"Qual è l'ultima canzone che avete suonato stasera? E' stato il brivido più intenso della mia intera vita". Parole di Bob Dylan, rivolte ai Kings Of Leon.

Credo che sia il sogno di chiunque, suvvia, che il signor Dylan pronunci queste bellissime parole. Chissà se il buon Caleb è svenuto, ha abbracciato felice il vecchio Bob, o semplicemente ha sorriso compiaciuto, consapevole che il nuovo lavoro della sua band ha raggiunto delle vette indiscutibili, oltrechè inaspettate.

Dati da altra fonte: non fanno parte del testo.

[src/rtl/sa_input_skew_delay_line.sv]
// Fixed-depth shift register carrying one activation lane plus its valid bit.
// Bubbles are stored as zero data so an invalid slot never shows stale values.
module sa_input_skew_delay_line #(
  parameter int DEPTH  = 1,
  parameter int DATA_W = 8
) (
  input  logic              i_clk,
  input  logic              i_rst,
  input  logic              i_clear,
  input  logic              i_valid,
  input  logic [DATA_W-1:0] i_data,
  output logic [DATA_W-1:0] o_data,
  output logic              o_valid
);

  logic [DATA_W-1:0] r_data [DEPTH];
  logic [DEPTH-1:0]  r_valid;

  always_ff @(posedge i_clk) begin
    if (i_rst || i_clear) begin
      for (int i = 0; i < DEPTH; i++) begin
        r_data[i] <= '0;
      end
      r_valid <= '0;
    end else begin
      r_data[0]  <= i_valid ? i_data : '0;
      r_valid[0] <= i_valid;
      for (int i = 1; i < DEPTH; i++) begin
        r_data[i]  <= r_data[i-1];
        r_valid[i] <= r_valid[i-1];
      end
    end
  end

  assign o_data  = r_data[DEPTH-1];
  assign o_valid = r_valid[DEPTH-1];

endmodule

E così, cari miei, da discreta band di garage rock e poc'altro, i K.O.L. si guadagnano la medaglia d'oro per il salto in alto più clamoroso dell'anno. Non ci sono altre parole per descrivere questo strabiliante terzo album "Because Of The Times", un incredibile disco rock denso e roccioso che sembra saltar fuori da una polverosa cantina chiusa sin dagli anni '70.

Palle quadrate, si diceva, già dalla possente apertura "Knocked Up", sette minuti abbondanti in cui la voce (in forma stellare) di Caleb Followill si adagia su una melodia scarna e basata sul basso, ma interrotta da mitragliate ora di batteria, ora di chitarra elettrica. E' comunque tutto il disco a sprizzare qualità da tutti i pori, da "Charmer" (sorta di capocciata fra un Eddie Vedder bello incazzato e un Kele Okereke positivo all'etilometro) a "On Call" (ottima ma rappresentante il lato più commerciale - e commerciabile - dell'opera), dalle sfuriate hard di "McFearless" e "Black Thumbnail" alla vena filoclericale di "The Runner", sino ad arrivare a "My Party", quattro minuti e dieci secondi netti di sfrenato punk-funk che spazzano via in un sol colpo l'intera discografia dei Franz Ferdinand. Come non segnalare, poi, il ritmato singolo "Fans", in cui Caleb si diverte fingendosi afono. "Arizona", poi, è la chiusura perfetta anche nel titolo, che ne evoca in maniera pienamente esaustiva le atmosfere.

Una musica che sembra provenire da tempi e luoghi lontani, polverosa e rétro (comunque mai nel senso dispregiativo del termine) ma ben scolpita e smussata, che riesce ad essere sia bastone sia carota, un pugno in faccia o una carezza rinfrancante, ma sempre e comunque qualcosa di chiaro ed inequivocabile. Della voce di Caleb Followill abbiamo già accennato, è sicuramente il mezzo che dà la giusta quadratura del cerchio (con la sua espressività che ha ormai raggiunto livelli spaventosamente incisivi) ad una proposta ormai matura e consapevole.

Il sentiero della buona musica, in questo 2007 ormai inoltrato, passa anche dal cortile dei Kings Of Leon.